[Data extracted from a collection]
Background: an optimization exercise with open tools, aiming at small area and few clock cycles per item. Do not read the settings as production practice.
Where RTL was checked, it was by simulation tests only, not by an equivalence proof against the original.

// aes128_enc
module aes128_enc (
    input  wire         clk,
    input  wire         rst,         
    input  wire         start,
    input  wire [127:0] key,
    input  wire [127:0] block_in,
    output wire         ready,
    output reg          done,
    output wire [127:0] block_out
);
==> module aes128_enc, before the edit <==
module aes128_enc (
    input  wire         clk,
    input  wire         rst,         
    input  wire         start,
    input  wire [127:0] key,
    input  wire [127:0] block_in,
    output wire         ready,
    output reg          done,
    output wire [127:0] block_out
);
    reg  [1:0]  idle_q;
    wire        idle = idle_q[0];
    reg  [7:0]  rcon;
    wire        last = (rcon == 8'h36);
    reg [127:0] state;               
    reg [127:0] round_key;           
    assign ready = idle;
    wire [127:0] shifted;
    genvar r, c;
    generate
        for (c = 0; c < 4; c = c + 1) begin : g_col
            for (r = 0; r < 4; r = r + 1) begin : g_row
                assign shifted[127-8*(4*c+r) -: 8] = state[127-8*(4*(((c+r)%4))+r) -: 8];
            end
        end
    endgenerate
    assign block_out = shifted ^ round_key;
    wire [127:0] mixed;
    mix_column u_mc0 (.col(shifted[127:96]), .mixed(mixed[127:96]));
    mix_column u_mc1 (.col(shifted[95:64]),  .mixed(mixed[95:64]));
    mix_column u_mc2 (.col(shifted[63:32]),  .mixed(mixed[63:32]));
    mix_column u_mc3 (.col(shifted[31:0]),   .mixed(mixed[31:0]));
    wire [127:0] s_in, k_in;
    genvar g;
    generate
        for (g = 0; g < 4; g = g + 1) begin : g_in
            assign s_in[127-32*g -: 32] = idle_q[0] ? block_in[127-32*g -: 32] : mixed[127-32*g -: 32];
            assign k_in[127-32*g -: 32] = idle_q[1] ? key[127-32*g -: 32]      : round_key[127-32*g -: 32];
        end
    endgenerate
    wire [127:0] x = s_in ^ k_in;
    wire [127:0] sub;
    genvar i;
    generate
        for (i = 0; i < 16; i = i + 1) begin : g_sbox
            aes_sbox u_sbox (.in(x[127-8*i -: 8]), .out(sub[127-8*i -: 8]));
        end
    endgenerate
    wire [31:0] w0 = k_in[127:96];
    wire [31:0] w1 = k_in[95:64];
    wire [31:0] w2 = k_in[63:32];
    wire [31:0] w3 = k_in[31:0];
    wire [31:0] sub_rot;             
    aes_sbox u_ks0 (.in(w3[23:16]), .out(sub_rot[31:24]));
    aes_sbox u_ks1 (.in(w3[15:8]),  .out(sub_rot[23:16]));
    aes_sbox u_ks2 (.in(w3[7:0]),   .out(sub_rot[15:8]));
    aes_sbox u_ks3 (.in(w3[31:24]), .out(sub_rot[7:0]));
    wire [31:0] n0 = w0 ^ sub_rot ^ {rcon, 24'h000000};
    wire [31:0] n1 = w1 ^ n0;
    wire [31:0] n2 = w2 ^ n1;
    wire [31:0] n3 = w3 ^ n2;
    function [7:0] xtime;
        input [7:0] a;
        xtime = {a[6:0], 1'b0} ^ (a[7] ? 8'h1b : 8'h00);
    endfunction
    integer j;
    always @(posedge clk) begin
        for (j = 0; j < 2; j = j + 1) begin
            if (rst)
                idle_q[j] <= 1'b1;
            else if (idle_q[j])
                idle_q[j] <= !start;
            else
                idle_q[j] <= last;
        end
    end
    always @(posedge clk) begin
        if (rst) begin
            rcon <= 8'h01;
            done <= 1'b0;
        end else begin
            done <= !idle && last;
            if (idle)
                rcon <= start ? 8'h02 : 8'h01;
            else if (last)
                rcon <= 8'h01;
            else
                rcon <= xtime(rcon);
        end
    end
    always @(posedge clk) begin
        state     <= sub;
        round_key <= {n0, n1, n2, n3};
    end
endmodule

[PROBLEM TO SOLVE] Transcribe all entries exactly as they appear above.

[TASK OUTPUT]
Background: an optimization exercise with open tools, aiming at small area and few clock cycles per item. Do not read the settings as production practice.
Where RTL was checked, it was by simulation tests only, not by an equivalence proof against the original.

// aes128_enc
module aes128_enc (
    input  wire         clk,
    input  wire         rst,         
    input  wire         start,
    input  wire [127:0] key,
    input  wire [127:0] block_in,
    output wire         ready,
    output reg          done,
    output wire [127:0] block_out
);
==> module aes128_enc, before the edit <==
module aes128_enc (
    input  wire         clk,
    input  wire         rst,         
    input  wire         start,
    input  wire [127:0] key,
    input  wire [127:0] block_in,
    output wire         ready,
    output reg          done,
    output wire [127:0] block_out
);
    reg  [1:0]  idle_q;
    wire        idle = idle_q[0];
    reg  [7:0]  rcon;
    wire        last = (rcon == 8'h36);
    reg [127:0] state;               
    reg [127:0] round_key;           
    assign ready = idle;
    wire [127:0] shifted;
    genvar r, c;
    generate
        for (c = 0; c < 4; c = c + 1) begin : g_col
            for (r = 0; r < 4; r = r + 1) begin : g_row
                assign shifted[127-8*(4*c+r) -: 8] = state[127-8*(4*(((c+r)%4))+r) -: 8];
            end
        end
    endgenerate
    assign block_out = shifted ^ round_key;
    wire [127:0] mixed;
    mix_column u_mc0 (.col(shifted[127:96]), .mixed(mixed[127:96]));
    mix_column u_mc1 (.col(shifted[95:64]),  .mixed(mixed[95:64]));
    mix_column u_mc2 (.col(shifted[63:32]),  .mixed(mixed[63:32]));
    mix_column u_mc3 (.col(shifted[31:0]),   .mixed(mixed[31:0]));
    wire [127:0] s_in, k_in;
    genvar g;
    generate
        for (g = 0; g < 4; g = g + 1) begin : g_in
            assign s_in[127-32*g -: 32] = idle_q[0] ? block_in[127-32*g -: 32] : mixed[127-32*g -: 32];
            assign k_in[127-32*g -: 32] = idle_q[1] ? key[127-32*g -: 32]      : round_key[127-32*g -: 32];
        end
    endgenerate
    wire [127:0] x = s_in ^ k_in;
    wire [127:0] sub;
    genvar i;
    generate
        for (i = 0; i < 16; i = i + 1) begin : g_sbox
            aes_sbox u_sbox (.in(x[127-8*i -: 8]), .out(sub[127-8*i -: 8]));
        end
    endgenerate
    wire [31:0] w0 = k_in[127:96];
    wire [31:0] w1 = k_in[95:64];
    wire [31:0] w2 = k_in[63:32];
    wire [31:0] w3 = k_in[31:0];
    wire [31:0] sub_rot;             
    aes_sbox u_ks0 (.in(w3[23:16]), .out(sub_rot[31:24]));
    aes_sbox u_ks1 (.in(w3[15:8]),  .out(sub_rot[23:16]));
    aes_sbox u_ks2 (.in(w3[7:0]),   .out(sub_rot[15:8]));
    aes_sbox u_ks3 (.in(w3[31:24]), .out(sub_rot[7:0]));
    wire [31:0] n0 = w0 ^ sub_rot ^ {rcon, 24'h000000};
    wire [31:0] n1 = w1 ^ n0;
    wire [31:0] n2 = w2 ^ n1;
    wire [31:0] n3 = w3 ^ n2;
    function [7:0] xtime;
        input [7:0] a;
        xtime = {a[6:0], 1'b0} ^ (a[7] ? 8'h1b : 8'h00);
    endfunction
    integer j;
    always @(posedge clk) begin
        for (j = 0; j < 2; j = j + 1) begin
            if (rst)
                idle_q[j] <= 1'b1;
            else if (idle_q[j])
                idle_q[j] <= !start;
            else
                idle_q[j] <= last;
        end
    end
    always @(posedge clk) begin
        if (rst) begin
            rcon <= 8'h01;
            done <= 1'b0;
        end else begin
            done <= !idle && last;
            if (idle)
                rcon <= start ? 8'h02 : 8'h01;
            else if (last)
                rcon <= 8'h01;
            else
                rcon <= xtime(rcon);
        end
    end
    always @(posedge clk) begin
        state     <= sub;
        round_key <= {n0, n1, n2, n3};
    end
endmodule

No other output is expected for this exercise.